Task statement: From the entries below, output the line with "tick_now = (state_reg" and each following line up to and including the line with "dpl.hpwl = 4.564 mm", exactly as written.
= Beginning of Section =
### src/rtl/dino_game_ctrl.sv
// dino_game_ctrl: game sequencer for the 7-segment dinosaur runner.
// It generates the game tick, spawns obstacles from an LFSR and scrolls them
// toward the player. It also times jumps, detects collisions, keeps the score
// and runs the IDLE -> RUN -> OVER flow. Segment encoding is done downstream.
// Optional build macro DINO_SPEEDUP_EN: the tick period halves at score 64
// and again at score 128. The speed level is re-evaluated on every tick.
module dino_game_ctrl #(
  parameter int          TICK_DIV      = 20000000,
  parameter int          LANES         = 5,
  parameter int          JUMP_TICKS    = 3,
  parameter int          SPAWN_GAP_MIN = 2,
  parameter logic [7:0]  LFSR_SEED     = 8'hA5
) (
  input  logic             CLOCK_50,
  input  logic             RESET_N,
  input  logic             start,
  input  logic             jump,
  output logic [LANES-1:0] lane_cactus,
  output logic [LANES-1:0] lane_bird,
  output logic             player_up,
  output logic             tick,
  output logic             game_over,
  output logic             running,
  output logic [13:0]      score
);

  localparam logic [1:0] ST_IDLE = 2'd0;
  localparam logic [1:0] ST_RUN  = 2'd1;
  localparam logic [1:0] ST_OVER = 2'd2;

  localparam int DIV_W = $clog2(TICK_DIV + 1);
  localparam int JMP_W = $clog2(JUMP_TICKS + 1);
  // One spare code so the gap counter can always represent SPAWN_GAP_MIN.
  localparam int GAP_W = $clog2(SPAWN_GAP_MIN + 2);

  logic [1:0]       state_reg, state_next;
  logic [DIV_W-1:0] div_reg, div_next;
  logic [DIV_W-1:0] div_last;
  logic [7:0]       lfsr_reg, lfsr_next;
  logic [LANES-1:0] cactus_reg, cactus_next;
  logic [LANES-1:0] bird_reg, bird_next;
  logic [LANES-1:0] cactus_shift, bird_shift;
  logic             up_reg, up_next;
  logic [JMP_W-1:0] jump_cnt_reg, jump_cnt_next;
  logic [GAP_W-1:0] gap_reg, gap_next;
  logic [13:0]      score_reg, score_next;
  logic             start_d_reg, jump_d_reg;
  logic             start_rise, jump_rise;
  logic             tick_now, collision;
  logic             spawn_ok, spawn_cactus, spawn_bird;

`ifdef DINO_SPEEDUP_EN
  logic [1:0] level_reg, level_next;
  assign div_last = DIV_W'((TICK_DIV >> level_reg) - 1);
`else
  assign div_last = DIV_W'(TICK_DIV - 1);
`endif

  assign start_rise = start & ~start_d_reg;
  assign jump_rise  = jump & ~jump_d_reg;

  // The >= comparison keeps the divider safe if the period ever shrinks mid-count.
  assign tick_now  = (state_reg == ST_RUN) && (div_reg >= div_last);
  assign collision = (cactus_reg[LANES-1] & ~up_reg) | (bird_reg[LANES-1] & up_reg);

  // LFSR[1:0]: 00 none, 01 cactus, 10 bird, 11 cactus. The two kinds are exclusive.
  assign spawn_ok     = (gap_reg >= GAP_W'(SPAWN_GAP_MIN));
  assign spawn_cactus = spawn_ok & lfsr_reg[0];
  assign spawn_bird   = spawn_ok & lfsr_reg[1] & ~lfsr_reg[0];

  // Scrolled lane contents, with lane 0 receiving the new spawn.
  assign cactus_shift[0] = spawn_cactus;
  assign bird_shift[0]   = spawn_bird;
  for (genvar gi = 1; gi < LANES; gi++) begin : g_shift
    assign cactus_shift[gi] = cactus_reg[gi-1];
    assign bird_shift[gi]   = bird_reg[gi-1];
  end

  // Next-state logic: game flow, divider, tick actions, jump handling and LFSR.
  always_comb begin
    state_next    = state_reg;
    div_next      = div_reg;
    cactus_next   = cactus_reg;
    bird_next     = bird_reg;
    up_next       = up_reg;
    jump_cnt_next = jump_cnt_reg;
    gap_next      = gap_reg;
    score_next    = score_reg;
`ifdef DINO_SPEEDUP_EN
    level_next    = level_reg;
`endif
    lfsr_next     = {lfsr_reg[6:0], lfsr_reg[7] ^ lfsr_reg[5] ^ lfsr_reg[4] ^ lfsr_reg[3]};

    case (state_reg)
      ST_IDLE, ST_OVER: begin
        div_next = '0;
        if (start_rise) begin
          state_next    = ST_RUN;
          cactus_next   = '0;
          bird_next     = '0;
          up_next       = 1'b0;
          jump_cnt_next = '0;
          gap_next      = '0;
          score_next    = '0;
`ifdef DINO_SPEEDUP_EN
          level_next    = 2'd0;
`endif
        end
      end
      ST_RUN: begin
        if (tick_now) begin
          div_next = '0;
          if (collision) begin
            // Playfield, score and player stay frozen for the game-over display.
            state_next = ST_OVER;
          end else begin
            cactus_next = cactus_shift;
            bird_next   = bird_shift;
            if (spawn_cactus | spawn_bird) begin
              gap_next = '0;
            end else if (gap_reg < GAP_W'(SPAWN_GAP_MIN)) begin
              gap_next = gap_reg + 1'b1;
            end
            if (score_reg != 14'd9999) begin
              score_next = score_reg + 14'd1;
            end
            if (jump_cnt_reg != '0) begin
              jump_cnt_next = jump_cnt_reg - 1'b1;
              if (jump_cnt_reg == JMP_W'(1)) begin
                up_next = 1'b0;
              end
            end
`ifdef DINO_SPEEDUP_EN
            if (score_next >= 14'd128) begin
              level_next = 2'd2;
            end else if (score_next >= 14'd64) begin
              level_next = 2'd1;
            end else begin
              level_next = 2'd0;
            end
`endif
          end
        end else begin
          div_next = div_reg + 1'b1;
        end
        // A jump coinciding with a tick lands after the tick has used the ground state.
        if (jump_rise && !up_reg && !(tick_now && collision)) begin
          up_next       = 1'b1;
          jump_cnt_next = JMP_W'(JUMP_TICKS);
        end
      end
      default: begin
        state_next = ST_IDLE;
        div_next   = '0;
      end
    endcase
  end

  // State registers with asynchronous active-low reset.
  always_ff @(posedge CLOCK_50 or negedge RESET_N) begin
    if (!RESET_N) begin
      state_reg    <= ST_IDLE;
      div_reg      <= '0;
      lfsr_reg     <= LFSR_SEED;
      cactus_reg   <= '0;
      bird_reg     <= '0;
      up_reg       <= 1'b0;
      jump_cnt_reg <= '0;
      gap_reg      <= '0;
      score_reg    <= '0;
      start_d_reg  <= 1'b0;
      jump_d_reg   <= 1'b0;
`ifdef DINO_SPEEDUP_EN
      level_reg    <= 2'd0;
`endif
    end else begin
      state_reg    <= state_next;
      div_reg      <= div_next;
      lfsr_reg     <= lfsr_next;
      cactus_reg   <= cactus_next;
      bird_reg     <= bird_next;
      up_reg       <= up_next;
      jump_cnt_reg <= jump_cnt_next;
      gap_reg      <= gap_next;
      score_reg    <= score_next;
      start_d_reg  <= start;
      jump_d_reg   <= jump;
`ifdef DINO_SPEEDUP_EN
      level_reg    <= level_next;
`endif
    end
  end

  assign lane_cactus = cactus_reg;
  assign lane_bird   = bird_reg;
  assign player_up   = up_reg;
  assign tick        = tick_now;
  assign game_over   = (state_reg == ST_OVER);
  assign running     = (state_reg == ST_RUN);
  assign score       = score_reg;

endmodule

### config.mk
export PLATFORM = sky130hd
export DESIGN_NAME = dino_game_ctrl
export DESIGN_NICKNAME = d
export VERILOG_FILES = /design/src/rtl/dino_game_ctrl.sv
export SDC_FILE = /design/constraint.sdc
export NUM_CORES = 1
export LEC_CHECK = 0
export CAP_MARGIN = 20
export CORE_MARGIN = 2
export CORE_UTILIZATION = 51
export DETAILED_ROUTE_END_ITERATION = 10
export GPL_TIMING_DRIVEN = 0
export PLACE_DENSITY = 0.79
export SYNTH_ARGS = -nofsm -noshare
export SYNTH_HDL_FRONTEND = slang
export SYNTH_SLANG_ARGS = --single-unit
### constraint.sdc
create_clock -name CLOCK_50 -period 7.2 [get_ports CLOCK_50]
set_clock_uncertainty 0.2 [all_clocks]
set_input_delay 1.44 -clock CLOCK_50 [delete_from_list [all_inputs] [get_ports CLOCK_50]]
set_output_delay 1.44 -clock CLOCK_50 [all_outputs]
set_load 0.005 [all_outputs]
Word-level counts from Yosys, hierarchy flattened
Cells that the tools add are included.
{"block": "word_totals", "reg_bits": 66, "in_bits": 4, "output_inout_bits": 28}
{"block": "classes", "addsub": 4, "magnitude_cmp": 3, "eq_ne": 14, "mux": 36, "n_bitwise": 16, "n_reduce_logical": 16}
{"cell": "$mux 14", "n": 4}
{"cell": "$mux 25", "n": 2}
{"cell": "$pmux 14 s2", "n": 1}
{"cell": "$add 25x1->25 const B", "n": 1}
{"cell": "$ge 25x25->1 const B", "n": 1}
{"cell": "$mux 5", "n": 5}
{"cell": "$mux 2", "n": 12}
{"cell": "$pmux 5 s2", "n": 2}
{"cell": "$reduce_and 5->1", "n": 3}
{"cell": "$add 14x1->14 const B", "n": 1}
{"cell": "$ne 14x14->1 const B", "n": 1}
{"cell": "$ne 3x1->1 const B", "n": 4}
{"cell": "$pmux 2 s2", "n": 3}
{"cell": "$and 1x1->1", "n": 7}
{"cell": "$mux 1", "n": 6}
{"cell": "$ne 2x1->1 const B", "n": 3}
{"cell": "$reduce_and 6->1", "n": 1}
{"cell": "$eq 2x1->1 const B", "n": 2}
{"cell": "$logic_and 1x1->1", "n": 4}
{"cell": "$ne 2x2->1 const B", "n": 2}
{"cell": "$not 1->1", "n": 4}
{"cell": "$reduce_and 4->1", "n": 1}
{"cell": "$reduce_bool 2->1", "n": 2}
{"cell": "$ne 3x2->1 const B", "n": 1}
{"cell": "12 further kinds", "n": 16}

Longest topological paths before layout
{"block": "depth", "depth_word": 8, "mapped_depth": 9, "depth_no_buf": 7}

Worst setup path after synthesis
No wires, ideal clock.
{"block": "synth_timing", "path_type": "register to output", "from": "reg div_reg[0]", "to": "out tick", "arrival_ns": 1.723, "required_time_ns": 5.560, "path_slack_ns": 3.837, "path_stages_with_launch": 8, "cell_sequence": "dfrtp_1 ha_1 clkbuf_1 a21o_1 a31oi_4 or3_4 buf_6 a21oi_1"}
{"block": "synth_via", "elab_chain_cells": 2}
{"item": "start: declaration", "line_no": "37", "text": "logic [DIV_W-1:0] div_reg, div_next;"}
{"item": "start signal: assignment", "line_no": "178", "text": "div_reg <= div_next;"}
{"item": "$ge 25x25->1", "line_no": "63", "text": "assign tick_now = (state_reg == ST_RUN) && (div_reg >= div_last);"}
{"item": "$logic_and 1x1->1", "line_no": "63"}
{"item": "end: declaration", "line_no": "21", "text": "output logic tick,"}
No other way between the ends.

Worst setup path in the final report
Same ends and word-level chain as after synthesis.

==> impl_summary.log <==
INFO  metric clkPwrFrac = 47.9%
INFO  metric final_count_of_hold_timing_violations = 0
INFO  metric relSlewSlack = 46.28%
INFO  metric powerDensity = 196.5 mW/mm^2
INFO  metric grt_util_all_layers = 20.32%
INFO  metric ys.warnings.count = 0
INFO  metric postCtsResizedCells = 0
INFO  metric dpl.hpwl = 4.564 mm
INFO  metric clkTransAtPathRegs = 0.07 ns
INFO  metric max_cap_violations = 0
INFO  metric drive_above_1_share = 9.333%
INFO  metric cts-htree-levels = 3
INFO  metric async_reset_ff_share = 100.0%
INFO  metric finalWirelength = 6.638 mm
INFO  metric cts_made_buffers = 9
INFO  metric post_cts_buffers = 0
INFO  metric synthFlopType = sky130_fd_sc_hd__dfrtp_1
INFO  metric drv_slew = 0
INFO  metric post_synth_inst_count = 328
INFO  metric first_pass_iters = 4
INFO  metric internal_power = 602.6 uW
INFO  metric achievable_clock_frequency = 0.2213 GHz
INFO  metric sequential_fraction_of_the_synthesis_area = 51.86%
INFO  metric cts-root-to-sink-buffers = 2
INFO  metric antennaDiodeCount = 0
INFO  metric nFillCells = 486
INFO  metric floorplan.die.width = 83.14 um
INFO  metric share_seq_of_total_power = 49.9%
INFO  metric detailroute.via_count = 2,597
INFO  metric cp_max_fo = 7
INFO  metric crit_path_start_kind = register
INFO  metric cts_sink_cnt = 66
INFO  metric final_min_period_over_clock_period = 62.77%
INFO  metric power.switching = 150.7 uW
INFO  metric setup_viol = 0
INFO  metric grt.overflow.total = 0
INFO  metric critical_path.cell_chain = ha_1 -> clkbuf_1 -> a21o_1 -> a31oi_4 -> or3_4 -> buf_6 -> a21oi_1 -> clkdlybuf4s50_1
INFO  metric net_count_after_synthesis = 337
INFO  metric vias_per_cell = 5.771
INFO  metric area_growth = 20.02%
INFO  metric antenna_violating_nets_post_route = 0
INFO  metric leakage = 1.635 nW
INFO  metric p_comb_share = 2.2%
INFO  metric num_rows = 28
INFO  metric crit_path_top_delay_cell = sky130_fd_sc_hd__clkdlybuf4s50_1
INFO  metric portBuffers = 31
INFO  metric worst_setup_path_end_kind = output pin
INFO  metric critPathMaxStageDelay = 0.57 ns
INFO  metric clk_root_buffer_cell = sky130_fd_sc_hd__clkbuf_8
INFO  metric die-area = 0.006912 sq mm
INFO  metric grt_pass1_vias = 2,462
INFO  metric critical_path_class = register to output pin
INFO  metric power.share.switching = 20.00%
INFO  metric initial_utilization = 53.32%
INFO  metric die_height = 83.14 um
INFO  metric dr.first_iter.drc_count = 191
INFO  metric synth_seq_cells = 66
INFO  metric peakVddDrop = 0.1362 mV
INFO  metric run_status = complete, no violations
INFO  metric post_drt_wl_per_cell = 14.75 um
INFO  metric flip_flop_count_of_the_largest_register_after_layout = 25
INFO  metric postCtsHoldBufs = 0
INFO  metric drt_drc_violations_left = 0
INFO  metric critPathArrivalTime = 2.88 ns
INFO  metric tns = 0 ns
INFO  metric boundaryPins = 32
INFO  metric timing.hold.worst.class = register to register
INFO  metric setup_repair_after_global_routing_missed_its_margin = no
INFO  metric worst-path-buf-inv = 3
INFO  metric required = 5.56 ns
INFO  metric last_weighted_congestion_value_of_the_routability_driven_placer = 0.7883
INFO  metric grt_start_max_net_pins = 67
INFO  metric synth_enable_flop_cells = 0
INFO  metric final_net_count = 379
INFO  metric post_synth.cell_area_avg = 9.739 sq um
INFO  metric grt_pass1_wl = 11.42 mm
INFO  metric clkLatencyLatePin = 0.34 ns
INFO  metric initial_antenna_violation_count = 0
INFO  metric timing_worst_slew_pin_value = 0.8059 ns
INFO  metric design.core.area = 0.005991 sq mm
INFO  metric timing.final.crit_period = 4.519 ns
INFO  metric netlist_cell_types = 53
INFO  metric syn_area = 0.003194 sq mm
INFO  metric cts_tree = built
INFO  metric cpLargestDelayFamily = buffers and inverters
INFO  metric fin_total_pwr = 753.3 uW
-- final timing paths --
check / from / to / slack [ns] / cells after the start
setup reg to reg: div_reg[0] / score[12] / 4.34 / 9
hold reg to reg: lfsr_reg[6] / lfsr_reg[7] / 0.16 / 0
max in group asynchronous: RESET_N / score[1] / 5.27 / 1
min in group asynchronous: RESET_N / div_reg[17] / 0.99 / 1
hold / removal: lfsr_reg[6] / lfsr_reg[7] / 0.16 / 0
setup / recovery: div_reg[0] / tick / 2.68 / 8
-- logic make-up (layout without fill, tap and decap cells) --
family | after synthesis | count (layout) | share of synthesized area (%)
xor gates and xnor gates | 24 | 24 | 6.580
AOI/OAI and AO/OA | 69 | 69 | 14.49
DFF | 66 | 66 | 51.86
buffers and inverters | 19 | 66 | 2.586
adders and majority gates | 5 | 5 | 1.958
and+or+nand+nor | 143 | 143 | 21.86
muxes | 2 | 2 | 0.6659
-- per-stage QoR --
stage               setup WS [ns]  area (sq um)  hold slack [ns]  utilization (%)  std cells
finish                      2.681          3834           0.1557            63.99        450
CTS                         2.652          3834           0.1598            63.99        450
detailed placement          2.946          3596           0.1470            60.03        434
global route                2.529          3834           0.1700            63.99        450
floorplan                   3.837          3194           0.1330                -        328
global placement            2.306          3598           0.1368            60.07        434
-- power groups by stage --
stage | clock [mW] | sequential, mW | combinational [mW]
finish | 0.361 | 0.376 | 0.0166
global route | 0.384 | 0.376 | 0.0195
CTS | 0.369 | 0.376 | 0.0174
detailed placement | 0 | 0.383 | 0.0172
global placement | 0 | 0.383 | 0.0169
floorplan | 0 | 0.383 | 0.00473
-- layer usage --
metal	track usage, %	up-vias	share of wire [%]
met2	31.45	58	47
met1	27.48	1289	47
met4	8.644	0	1.4
met5	0	-	0
met3	4.771	11	4.1
li1	-	1239	-
-- placed cells by master, fill, tap and decap left out, drive strengths merged, types with 7 or more instances in the layout --
cell            n
nand2          40
o21ai          24
nand4           8
nand3          13
inv             7
nor2           37
a21oi          17
xnor2          12
clkdlybuf4s50  30
or3             7
and3           14
xor2           12
clkbuf         22
dfrtp          62
-- final cells by class --
type / instances / area, sq um / share of cell area, %
buffer: 12 / 56.30 / 1.469
multi-input combinational: 243 / 1455 / 37.96
clock buffer: 12 / 165.2 / 4.308
inverter: 7 / 26.28 / 0.6854
clock inverter: 4 / 72.57 / 1.893
timing repair buffer: 31 / 307.8 / 8.029
tap: 75 / 93.84 / 2.448
sequential: 66 / 1657 / 43.21
-- synth_stat cells (2+ instances only) --
cell                       number  share of area (%)
sky130_fd_sc_hd__a21o_1         2               0.47
sky130_fd_sc_hd__a21oi_1       17                2.7
sky130_fd_sc_hd__a31o_2         5                1.4
sky130_fd_sc_hd__a31oi_1        3               0.59
sky130_fd_sc_hd__and2_1         2               0.39
sky130_fd_sc_hd__and3_1        13                2.5
sky130_fd_sc_hd__clkbuf_1      10                1.2
sky130_fd_sc_hd__dfrtp_1       62                 49
sky130_fd_sc_hd__dfstp_2        4                3.3
sky130_fd_sc_hd__ha_1           5                2.0
sky130_fd_sc_hd__inv_1          7               0.82
sky130_fd_sc_hd__nand2_1       40                4.7
sky130_fd_sc_hd__nand2b_1       2               0.39
sky130_fd_sc_hd__nand3_1       13                2.0
sky130_fd_sc_hd__nand4_1        8                1.6
sky130_fd_sc_hd__nor2_1        37                4.3
sky130_fd_sc_hd__nor3_1         6               0.94
sky130_fd_sc_hd__nor4_1         3               0.59
sky130_fd_sc_hd__o211ai_1       2               0.47
sky130_fd_sc_hd__o21ai_0       22                3.4
sky130_fd_sc_hd__o21ai_1        2               0.31
sky130_fd_sc_hd__o22ai_1        2               0.39
sky130_fd_sc_hd__o31ai_1        2               0.47
sky130_fd_sc_hd__or3_1          6                1.2
sky130_fd_sc_hd__or4_1          3               0.71
sky130_fd_sc_hd__xnor2_1       12                3.3
sky130_fd_sc_hd__xor2_1        12                3.3
Note: power is estimated with default switching activity, not from simulation.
= End of Section =
Exercise result:
{"item": "$ge 25x25->1", "line_no": "63", "text": "assign tick_now = (state_reg == ST_RUN) && (div_reg >= div_last);"}
{"item": "$logic_and 1x1->1", "line_no": "63"}
{"item": "end: declaration", "line_no": "21", "text": "output logic tick,"}
No other way between the ends.

Worst setup path in the final report
Same ends and word-level chain as after synthesis.

==> impl_summary.log <==
INFO  metric clkPwrFrac = 47.9%
INFO  metric final_count_of_hold_timing_violations = 0
INFO  metric relSlewSlack = 46.28%
INFO  metric powerDensity = 196.5 mW/mm^2
INFO  metric grt_util_all_layers = 20.32%
INFO  metric ys.warnings.count = 0
INFO  metric postCtsResizedCells = 0
INFO  metric dpl.hpwl = 4.564 mm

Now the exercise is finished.